Não se trata unicamente de economia. Num mundo em que a velha ordem ainda não saiu da pauta, os acordos têm um claro impacto geopolítico.


A China incorpora um aliado de peso na América Latina, para sua batalha silenciosa contra os Estados Unidos, a Rússia faz o mesmo, em meio a uma tensa queda de braço travada na Ucrânia, onde os concorrentes ocultos são os norte-americanos e a União Europeia. É um toma lá dá cá. A presidenta agradeceu o apoio de ambos os países no tema das Malvinas, num momento em que o governo britânico do conservador David Cameron, enfrentado a uma dura campanha eleitoral, anunciou um fortalecimento de sua presença militar nas ilhas.

Sinal de novos ventos internacionais, e Cristina Fernández foi mais além nessa estratégia que seu marido.

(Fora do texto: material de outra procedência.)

### src/flat_wrapper.sv
// flat-port wrapper written by rule: the top's interface ports become plain ports
module spram_ctrl_flat import spram_ctrl_pkg::*;
#(
    parameter int unsigned IDLE_CYCLES  = 64,
    parameter int unsigned WAKE_CYCLES  = 3,
    parameter int unsigned SLEEP_CYCLES = 1024
)
  (clk, rst, mem_addr, mem_din, mem_wren, mem_cs, mem_standby, mem_sleep, mem_poweroff_n, mem_dout, bus_req_valid, bus_req_addr, bus_req_we, bus_req_wdata, bus_req_ready, bus_resp_valid, bus_resp_rdata);
  spram_ctrl_if bus_i ();
  input  logic clk;
  input  logic rst;
  output logic [ADDR_W-1:0] mem_addr;
  output logic [DATA_W-1:0] mem_din;
  output logic mem_wren;
  output logic mem_cs;
  output logic mem_standby;
  output logic mem_sleep;
  output logic mem_poweroff_n;
  input  logic [DATA_W-1:0] mem_dout;
  input wire logic [$bits(bus_i.req_valid)-1:0] bus_req_valid;
  input wire logic [$bits(bus_i.req_addr)-1:0] bus_req_addr;
  input wire logic [$bits(bus_i.req_we)-1:0] bus_req_we;
  input wire logic [$bits(bus_i.req_wdata)-1:0] bus_req_wdata;
  output wire logic [$bits(bus_i.req_ready)-1:0] bus_req_ready;
  output wire logic [$bits(bus_i.resp_valid)-1:0] bus_resp_valid;
  output wire logic [$bits(bus_i.resp_rdata)-1:0] bus_resp_rdata;
  assign bus_i.req_valid = bus_req_valid;
  assign bus_i.req_addr = bus_req_addr;
  assign bus_i.req_we = bus_req_we;
  assign bus_i.req_wdata = bus_req_wdata;
  assign bus_req_ready = bus_i.req_ready;
  assign bus_resp_valid = bus_i.resp_valid;
  assign bus_resp_rdata = bus_i.resp_rdata;
  spram_ctrl #(.IDLE_CYCLES(IDLE_CYCLES), .WAKE_CYCLES(WAKE_CYCLES), .SLEEP_CYCLES(SLEEP_CYCLES)) u_core (.clk(clk), .rst(rst), .bus(bus_i), .mem_addr(mem_addr), .mem_din(mem_din), .mem_wren(mem_wren), .mem_cs(mem_cs), .mem_standby(mem_standby), .mem_sleep(mem_sleep), .mem_poweroff_n(mem_poweroff_n), .mem_dout(mem_dout));
endmodule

Em junho de 2003, com apenas três semanas de mandato como presidente, Néstor Kirchner viajou ao Brasil, para se reunir com Lula, em sua primeira visita internacional como chefe de Estado. Era uma clara mensagem de vontade política pró-Mercosul, mas a segunda viagem, no mês seguinte, foi a Washington, onde se reuniu com George W. Bush, que acabava de determinar a invasão do Iraque.

O apoio que obteve nesse momento de profunda crise econômica não evitou que, dois anos mais tarde, em 2005, numa recordada aliança com Lula e Hugo Chávez, fosse derrubado o projeto ALCA, um dos objetivos prioritários do Estados Unidos na região, que forçaria uma integração econômica do continente americano sob as regras estabelecidas por Washington.

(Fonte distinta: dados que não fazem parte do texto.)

`src/rtl/conv_sched.sv`:
```
// conv_sched: sequencing controller for one streaming convolution layer.
//
// After a one-cycle start request in IDLE the controller:
//   1. clears the datapath (CLEAR, conv_reset pulse),
//   2. collects kernel*kernel weight words from a ready/valid stream (LOAD_W),
//   3. reads the activation_map^2 activations from a 1-cycle-latency memory
//      and feeds them to the datapath (STREAM),
//   4. flushes the datapath pipeline for drain_cycles cycles (DRAIN),
//   5. pulses done (DONE) and returns to IDLE.
// Every datapath result seen in STREAM/DRAIN is written to the output buffer
// at consecutive addresses until the expected output count is reached.
//
// Ports
//   clk, reset                 clock, asynchronous active-high reset
//   start                      one-cycle request, honoured in IDLE only
//   weight_in/_valid/_ready    weight stream (word accepted on valid & ready)
//   act_rd_en/_addr/_data      activation read port, data one cycle after en
//   conv_reset                 datapath synchronous clear
//   conv_calculate             datapath clock enable
//   conv_activation            datapath activation input (0 while flushing)
//   conv_weight                packed weights, word i at [total_bits*i +: total_bits]
//   conv_op, conv_valid        datapath result and its valid
//   out_wr_en/_addr/_data      output buffer write port
//   busy                       high from CLEAR through DRAIN
//   done                       one-cycle completion pulse
//   error                      sticky: fewer results than expected arrived
module conv_sched #(
  parameter int activation_map = 10,
  parameter int kernel         = 3,
  parameter int stride         = 1,
  parameter int total_bits     = 16,
  parameter int fraction_bits  = 12,
  parameter int addr_bits      = 16,
  parameter int drain_cycles   = 4
) (
  input  logic                                 clk,
  input  logic                                 reset,
  input  logic                                 start,
  input  logic [total_bits-1:0]                weight_in,
  input  logic                                 weight_in_valid,
  output logic                                 weight_in_ready,
  output logic                                 act_rd_en,
  output logic [addr_bits-1:0]                 act_rd_addr,
  input  logic [total_bits-1:0]                act_rd_data,
  output logic                                 conv_reset,
  output logic                                 conv_calculate,
  output logic [total_bits-1:0]                conv_activation,
  output logic [kernel*kernel*total_bits-1:0]  conv_weight,
  input  logic [total_bits-1:0]                conv_op,
  input  logic                                 conv_valid,
  output logic                                 out_wr_en,
  output logic [addr_bits-1:0]                 out_wr_addr,
  output logic [total_bits-1:0]                out_wr_data,
  output logic                                 busy,
  output logic                                 done,
  output logic                                 error
);

  localparam int KK       = kernel * kernel;
  localparam int N2       = activation_map * activation_map;
  localparam int OUT_SIDE = (activation_map - kernel) / stride + 1;
  localparam int OUT_N    = OUT_SIDE * OUT_SIDE;
  localparam int WI_W     = $clog2(KK + 1);
  localparam int DC_W     = (drain_cycles > 0) ? $clog2(drain_cycles + 1) : 1;
  localparam int WGT_W    = KK * total_bits;

  localparam logic [addr_bits-1:0] LAST_ADDR  = addr_bits'(N2 - 1);
  localparam logic [addr_bits-1:0] OUT_N_A    = addr_bits'(OUT_N);
  localparam logic [WI_W-1:0]      LAST_WI    = WI_W'(KK - 1);
  localparam logic [DC_W-1:0]      DRAIN_LAST = DC_W'(drain_cycles);

  // Parameter sanity: a kernel wider than the map has no valid output, and
  // the fixed-point format needs at least one integer (sign) bit.
  if (kernel > activation_map) begin : g_bad_kernel
    $error("conv_sched: kernel must not exceed activation_map");
  end
  if (fraction_bits >= total_bits) begin : g_bad_frac
    $error("conv_sched: fraction_bits must be smaller than total_bits");
  end

  typedef enum logic [2:0] {
    S_IDLE,
    S_CLEAR,
    S_LOAD_W,
    S_STREAM,
    S_DRAIN,
    S_DONE
  } state_t;

  state_t               state_q, state_d;
  logic [WI_W-1:0]      widx_q, widx_d;
  logic [addr_bits-1:0] rd_addr_q, rd_addr_d;
  logic [addr_bits-1:0] cnt_q, cnt_d;
  logic [DC_W-1:0]      drain_q, drain_d;
  logic [WGT_W-1:0]     weight_q, weight_d;
  logic                 d_en_q, d_en_d;
  logic                 ready_q, ready_d;
  logic                 rd_en_q, rd_en_d;
  logic                 clr_q, clr_d;
  logic                 calc_q, calc_d;
  logic                 wr_en_q, wr_en_d;
  logic [addr_bits-1:0] wr_addr_q, wr_addr_d;
  logic [total_bits-1:0] wr_data_q, wr_data_d;
  logic                 busy_q, busy_d;
  logic                 done_q, done_d;
  logic                 error_q, error_d;

  always_comb begin
    state_d   = state_q;
    widx_d    = widx_q;
    rd_addr_d = rd_addr_q;
    cnt_d     = cnt_q;
    drain_d   = drain_q;
    weight_d  = weight_q;
    error_d   = error_q;
    // The read data arrives one cycle after the request, so the datapath
    // enable is the request delayed by one cycle.
    d_en_d    = rd_en_q;
    wr_en_d   = 1'b0;
    wr_addr_d = wr_addr_q;
    wr_data_d = wr_data_q;

    // Result capture; results past the expected count are dropped.
    if ((state_q == S_STREAM || state_q == S_DRAIN) && conv_valid && (cnt_q < OUT_N_A)) begin
      wr_en_d   = 1'b1;
      wr_addr_d = cnt_q;
      wr_data_d = conv_op;
      cnt_d     = cnt_q + 1'b1;
    end

    case (state_q)
      S_IDLE: begin
        if (start) begin
          state_d = S_CLEAR;
          error_d = 1'b0;
        end
      end
      S_CLEAR: begin
        widx_d    = '0;
        rd_addr_d = '0;
        cnt_d     = '0;
        drain_d   = '0;
        d_en_d    = 1'b0;
        state_d   = S_LOAD_W;
      end
      S_LOAD_W: begin
        if (weight_in_valid && ready_q) begin
          for (int i = 0; i < KK; i++) begin
            if (widx_q == WI_W'(i)) begin
              weight_d[i*total_bits +: total_bits] = weight_in;
            end
          end
          widx_d = widx_q + 1'b1;
          if (widx_q == LAST_WI) begin
            state_d = S_STREAM;
          end
        end
      end
      S_STREAM: begin
        if (rd_addr_q == LAST_ADDR) begin
          state_d = S_DRAIN;
        end else begin
          rd_addr_d = rd_addr_q + 1'b1;
        end
      end
      S_DRAIN: begin
        // cnt_d includes a result captured on this same edge, so the final
        // write and done can land in the same cycle.
        if (cnt_d == OUT_N_A) begin
          state_d = S_DONE;
        end else if (drain_q == DRAIN_LAST) begin
          error_d = 1'b1;
          state_d = S_DONE;
        end else begin
          drain_d = drain_q + 1'b1;
        end
      end
      S_DONE: begin
        state_d = S_IDLE;
      end
      default: begin
        state_d = S_IDLE;
      end
    endcase

    // Outputs are registered and decoded from the next state so they line
    // up with the state they belong to.
    ready_d = (state_d == S_LOAD_W);
    rd_en_d = (state_d == S_STREAM);
    clr_d   = (state_d == S_CLEAR);
    // The first DRAIN cycle still carries the last activation (d_en); the
    // remaining DRAIN cycles clock zeros through the pipeline.
    calc_d  = d_en_d || (state_d == S_DRAIN);
    busy_d  = (state_d == S_CLEAR) || (state_d == S_LOAD_W) ||
              (state_d == S_STREAM) || (state_d == S_DRAIN);
    done_d  = (state_d == S_DONE);
  end

  always_ff @(posedge clk or posedge reset) begin
    if (reset) begin
      state_q   <= S_IDLE;
      widx_q    <= '0;
      rd_addr_q <= '0;
      cnt_q     <= '0;
      drain_q   <= '0;
      weight_q  <= '0;
      d_en_q    <= 1'b0;
      ready_q   <= 1'b0;
      rd_en_q   <= 1'b0;
      clr_q     <= 1'b0;
      calc_q    <= 1'b0;
      wr_en_q   <= 1'b0;
      wr_addr_q <= '0;
      wr_data_q <= '0;
      busy_q    <= 1'b0;
      done_q    <= 1'b0;
      error_q   <= 1'b0;
    end else begin
      state_q   <= state_d;
      widx_q    <= widx_d;
      rd_addr_q <= rd_addr_d;
      cnt_q     <= cnt_d;
      drain_q   <= drain_d;
      weight_q  <= weight_d;
      d_en_q    <= d_en_d;
      ready_q   <= ready_d;
      rd_en_q   <= rd_en_d;
      clr_q     <= clr_d;
      calc_q    <= calc_d;
      wr_en_q   <= wr_en_d;
      wr_addr_q <= wr_addr_d;
      wr_data_q <= wr_data_d;
      busy_q    <= busy_d;
      done_q    <= done_d;
      error_q   <= error_d;
    end
  end

  assign weight_in_ready = ready_q;
  assign act_rd_en       = rd_en_q;
  assign act_rd_addr     = rd_addr_q;
  assign conv_reset      = clr_q;
  assign conv_calculate  = calc_q;
  assign conv_activation = d_en_q ? act_rd_data : '0;
  assign conv_weight     = weight_q;
  assign out_wr_en       = wr_en_q;
  assign out_wr_addr     = wr_addr_q;
  assign out_wr_data     = wr_data_q;
  assign busy            = busy_q;
  assign done            = done_q;
  assign error           = error_q;

endmodule

```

Cristina Kirchner foi além, e se transformou na primeira presidenta que não visitou a Casa Branca desde o retorno da democracia, em 1983. Essa independência teve seus custos. Em 2014, Barack Obama não apoiou o governo argentino em seu litígio contra os fundos abutre, na Corte Suprema do país, última instância para apelar contra a decisão do juiz Thomas Griesa, de Nova York, que obriga a Argentina a pagar a totalidade dos bonos de dívida sem reconhecer o que já foi quitado e a reestruturação alcançada em 2005.

Um futuro sem Cristina

Duas organizações com evidente presença chinesa – o Banco de Desenvolvimento dos BRIC e o Banco Asiático de Investimento em Infraestrutura – são provas de que o desafio de se buscar uma nova ordem econômica mundial no pós-guerra continua de pé, contra a dominação dos Estados Unidos, através do FMI e do Banco Mundial, que vem marcando as últimas décadas.

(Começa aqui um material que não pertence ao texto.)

--- src/rtl/ssc_acia_host.sv ---
// Host-side initiator for a 6551-style ACIA register port: programs the ACIA,
// polls status, and moves bytes between TX/RX streams and the data register.
module ssc_acia_host #(
    parameter int unsigned ACCESS_CYCLES = 4,
    parameter int unsigned POLL_GAP      = 8,
    parameter logic [7:0]  COMMAND_INIT  = 8'h0B,
    parameter logic [7:0]  CONTROL_INIT  = 8'h1E
) (
    input  logic       clk_logic,
    input  logic       system_reset_n,
    input  logic [7:0] tx_data_i,
    input  logic       tx_valid_i,
    output logic       tx_ready_o,
    output logic [7:0] rx_data_o,
    output logic       rx_valid_o,
    output logic [7:0] overrun_count_o,
    output logic       init_done_o,
    output logic       acia_cs_o,
    output logic       acia_rw_n_o,
    output logic [1:0] acia_rs_o,
    output logic [7:0] acia_di_o,
    input  logic [7:0] acia_do_i
);

    localparam int unsigned CNT_MAX = (ACCESS_CYCLES > POLL_GAP) ? ACCESS_CYCLES : POLL_GAP;
    localparam int unsigned CNT_W   = $clog2(CNT_MAX + 1);
    localparam logic [CNT_W-1:0] ACC_LAST = CNT_W'(ACCESS_CYCLES);
    localparam logic [CNT_W-1:0] GAP_LAST = CNT_W'(POLL_GAP - 1);

    localparam int unsigned ST_OVR  = 2;
    localparam int unsigned ST_RDRF = 3;
    localparam int unsigned ST_TDRE = 4;

    localparam logic [1:0] RS_DATA   = 2'b00;
    localparam logic [1:0] RS_STATUS = 2'b01;
    localparam logic [1:0] RS_CMD    = 2'b10;
    localparam logic [1:0] RS_CTL    = 2'b11;

    typedef enum logic [2:0] {
        S_INIT_RST,
        S_INIT_CMD,
        S_INIT_CTL,
        S_GAP,
        S_POLL,
        S_RD_DATA,
        S_WR_DATA
    } state_t;

    state_t           state;
    logic [CNT_W-1:0] cnt;
    logic [7:0]       hold_data;
    logic             hold_full;

    logic [1:0]       acc_rs;
    logic             acc_rw_n;
    logic [7:0]       acc_di;

    // Bus values for the access the current state performs
    always_comb begin
        acc_rs   = RS_DATA;
        acc_rw_n = 1'b1;
        acc_di   = 8'h00;
        case (state)
            S_INIT_RST: begin
                acc_rs   = RS_STATUS;
                acc_rw_n = 1'b0;
            end
            S_INIT_CMD: begin
                acc_rs   = RS_CMD;
                acc_rw_n = 1'b0;
                acc_di   = COMMAND_INIT;
            end
            S_INIT_CTL: begin
                acc_rs   = RS_CTL;
                acc_rw_n = 1'b0;
                acc_di   = CONTROL_INIT;
            end
            S_POLL: acc_rs = RS_STATUS;
            S_WR_DATA: begin
                acc_rw_n = 1'b0;
                acc_di   = hold_data;
            end
            default: ;
        endcase
    end

    // Sequencer: cnt==0 launches an access, cnt==ACCESS_CYCLES ends it (cs-low clock follows)
    always_ff @(posedge clk_logic or negedge system_reset_n) begin
        if (!system_reset_n) begin
            state           <= S_INIT_RST;
            cnt             <= '0;
            hold_data       <= 8'h00;
            hold_full       <= 1'b0;
            tx_ready_o      <= 1'b0;
            rx_data_o       <= 8'h00;
            rx_valid_o      <= 1'b0;
            overrun_count_o <= 8'h00;
            init_done_o     <= 1'b0;
            acia_cs_o       <= 1'b0;
            acia_rw_n_o     <= 1'b1;
            acia_rs_o       <= 2'b00;
            acia_di_o       <= 8'h00;
        end else begin
            rx_valid_o <= 1'b0;

            // Ready lags the holding register by one clock so it never rises on the clearing edge
            if (tx_valid_i && tx_ready_o) begin
                hold_data  <= tx_data_i;
                hold_full  <= 1'b1;
                tx_ready_o <= 1'b0;
            end else begin
                tx_ready_o <= init_done_o && !hold_full;
            end

            if (state == S_GAP) begin
                if (cnt == GAP_LAST) begin
                    state <= S_POLL;
                    cnt   <= '0;
                end else begin
                    cnt <= cnt + CNT_W'(1);
                end
            end else if (cnt == '0) begin
                acia_cs_o   <= 1'b1;
                acia_rs_o   <= acc_rs;
                acia_rw_n_o <= acc_rw_n;
                acia_di_o   <= acc_di;
                cnt         <= CNT_W'(1);
            end else if (cnt == ACC_LAST) begin
                acia_cs_o   <= 1'b0;
                acia_rs_o   <= 2'b00;
                acia_rw_n_o <= 1'b1;
                acia_di_o   <= 8'h00;
                cnt         <= '0;
                case (state)
                    S_INIT_RST: state <= S_INIT_CMD;
                    S_INIT_CMD: state <= S_INIT_CTL;
                    S_INIT_CTL: begin
                        init_done_o <= 1'b1;
                        state       <= S_GAP;
                    end
                    S_POLL: begin
                        if (acia_do_i[ST_OVR] && (overrun_count_o != 8'hFF)) begin
                            overrun_count_o <= overrun_count_o + 8'd1;
                        end
                        // Receive wins; a pending write waits for a later poll
                        if (acia_do_i[ST_RDRF]) begin
                            state <= S_RD_DATA;
                        end else if (acia_do_i[ST_TDRE] && hold_full) begin
                            state <= S_WR_DATA;
                        end else begin
                            state <= S_GAP;
                        end
                    end
                    S_RD_DATA: begin
                        rx_data_o  <= acia_do_i;
                        rx_valid_o <= 1'b1;
                        state      <= S_GAP;
                    end
                    S_WR_DATA: begin
                        hold_full <= 1'b0;
                        state     <= S_GAP;
                    end
                    default: state <= S_GAP;
                endcase
            end else begin
                cnt <= cnt + CNT_W'(1);
            end
        end
    end

endmodule

--- config.mk ---
export PLATFORM = sky130hd
export DESIGN_NAME = ssc_acia_host
export DESIGN_NICKNAME = d
export VERILOG_FILES = /design/src/rtl/ssc_acia_host.sv
export SDC_FILE = /design/constraint.sdc
export NUM_CORES = 1
export LEC_CHECK = 0
export CORE_ASPECT_RATIO = 0.6
export CORE_UTILIZATION = 35
export CTS_CLUSTER_SIZE = 10
export DETAILED_ROUTE_END_ITERATION = 10
export PLACE_DENSITY = 0.71
export SYNTH_ARGS = -nofsm -noshare
export SYNTH_HDL_FRONTEND = slang
export SYNTH_SLANG_ARGS = --single-unit
--- constraint.sdc ---
create_clock -name clk_logic -period 2.6 [get_ports clk_logic]
set_clock_uncertainty 0.2 [all_clocks]
set_input_delay 0.65 -clock clk_logic [delete_from_list [all_inputs] [get_ports clk_logic]]
set_output_delay 0.65 -clock clk_logic [all_outputs]
set_load 0.02 [all_outputs]
==> qor.txt <==
Total GRT Usage: 15.3%
status: completed
DR pass1 iterations: 4
Final Non-Filler Cells: 302
Netlist cell types: 39
htree depth: 2
port bufs: 49
Switching Share: 34.0%
initial antenna violation count: 0
Post-CTS Resized: 0
flop2flop setup slack: 560 ps
Worst EP arrival: 1450 ps
Starting Density: 36.9%
Post-DP HPWL: 3140 um
syn nets: 190
fin nets: 243
first-pass GRT wire length: 7000 um
post-CTS setup buffers: 0
die footprint: 6270 sq um
syn avg cell area: 12.4 sq um
share of cells above drive strength 1: 15.8%
Hold Vio Cnt, Final: 0
worst slew pin tran: 517 ps
CTS Buf Count: 5
Placed Cells: 294
PwrDens: 946 nW/um^2
die height: 61.7 um
peak supply drop: 348 uV
Psw: 0.893 mW
vias after detailed routing: 1431
CTS tree: built
crit path cell chain: clkdlybuf4s50_1
crit path time final: 2300 ps
GRT overflow: 0
share of synthesized registers carrying an async set or reset: 100%
Clk Latency, worst-skew pair: 300 ps
Final setup viols: 0
Clock Tree Buf Depth: 2
max_cap viols: 0
sequential element share of the synthesized area: 56.6%
DRC errors left: 0
wirelength, routed: 4250 um
number of global-route vias before repair: 1394
RSZ-0062 raised after global routing: no
kind of critical path: register to primary output
DR vias/cell: 4.74
antenna fix cells: 0
Setup crit start kind: register
Slew HR: 65.5%
Synth Register Bits: 47
Clock transition at path regs: 100 ps
Sink Count: 47
Post-Synthesis Cells: 168
Final Util: 49.2%
Int Power: 1.74 mW
drt wl/cell: 14.1 um
core box area: 5650 sq um
Crit path required time: 1750 ps
largest net degree at the start of global routing: 27
row count: 21
clock tree root driver cell: clkbuf_8
TNS Setup: 0 ps
Post-DRT Antenna Nets: 0
CP top delay family: buffers and inverters
IO Pins: 50
synthesized area: 2080 sq um
Crit Path Max Fanout: 2
Worst Setup Slack, final: 298 ps
dpl ws: 321 ps
Reg power frac: 41.7%
P_leak: 1.21 nW
Die W: 102 um
fmax: 0.434 GHz
Worst Hold Class: input pin to asynchronous set/reset pin
Comb power frac: 37.9%
Iter 0 DRT Violations: 47
clock power share: 20.5%
Crit path largest cell delay: 600 ps
crit path buf inv count: 1
yosys warns: 0
number of synthesized flops with an enable pin: 0
Area Growth Syn to Fin: 33.5%
crit path max-delay cell type: clkdlybuf4s50_1
Synth Flop Type: dfrtp_1
critical path endpoint category: primary output
fin crit share: 88.5%
Hold-fix buffers, CTS: 0
RePlAce Congestion: 0.740
max-slew violation count: 0
synth_stat cells, types with 2 or more instances:
library cell,instances,area (sq um)
dfrtp_1,46,1150
mux2_2,10,113
nand2_1,10,37.5
mux2_4,8,120
nor3_1,8,40.0
o21ai_0,7,35.0
inv_1,6,22.5
xor2_1,6,52.6
a21oi_1,5,25.0
a22o_1,5,43.8
nand3_1,5,25.0
nor2_1,5,18.8
a21o_1,3,22.5
buf_2,3,15.0
ha_1,3,37.5
nand2b_1,3,18.8
nor3b_1,3,22.5
xnor2_1,3,26.3
a31oi_1,2,12.5
and2_1,2,12.5
and2b_1,2,15.0
buf_6,2,22.5
clkbuf_1,2,7.51
nand3b_1,2,15.0
nand4_1,2,12.5
nor2b_1,2,12.5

Em 2014, a China emprestou para a América Latina 22,1 bilhões de dólares, montante superior aos 20 mil que foram conjuntamente destinados à região pelo Banco Mundial e pelo Banco Interamericano de Desenvolvimento (BID). Com o FMI mais preocupado com a crise europeia, o Banco Asiático de Investimento em Infraestrutura, lançado em Pequim, em outubro do ano passado, conseguiu a adesão não só dos países asiáticos, mas também do resto dos BRICS e de 17 nações europeias, entre elas a Alemanha, o Reino Unido, a França e a Espanha.

No contexto atual, de estancamento econômico mundial, essa luta entre a nova e a velha ordem mundial se intensificará. Para a América Latina, essa será uma oportunidade de aproveitar as chance de se inserir num mundo mais multipolar. Foi o que Cristina Kirchner fez, mas, a partir de dezembro, haverá outro presidente na Casa Rosada.

O opositor com mais chances hoje é Mauricio Macri, do PRO, que governa a cidade de Buenos Aires e representa uma direita favorável à reaproximação com os Estados Unidos. As últimas pesquisas continuam dando ventagem para Daniel Scioli, provável candidato do kirchnerismo – um político à direita de Cristina, mas à esquerda de Macri. As eleições de outubro decidirão se o país seguirá avançando pelo caminho das alianças multipolares ou se voltará a uma política subordinada a Washington.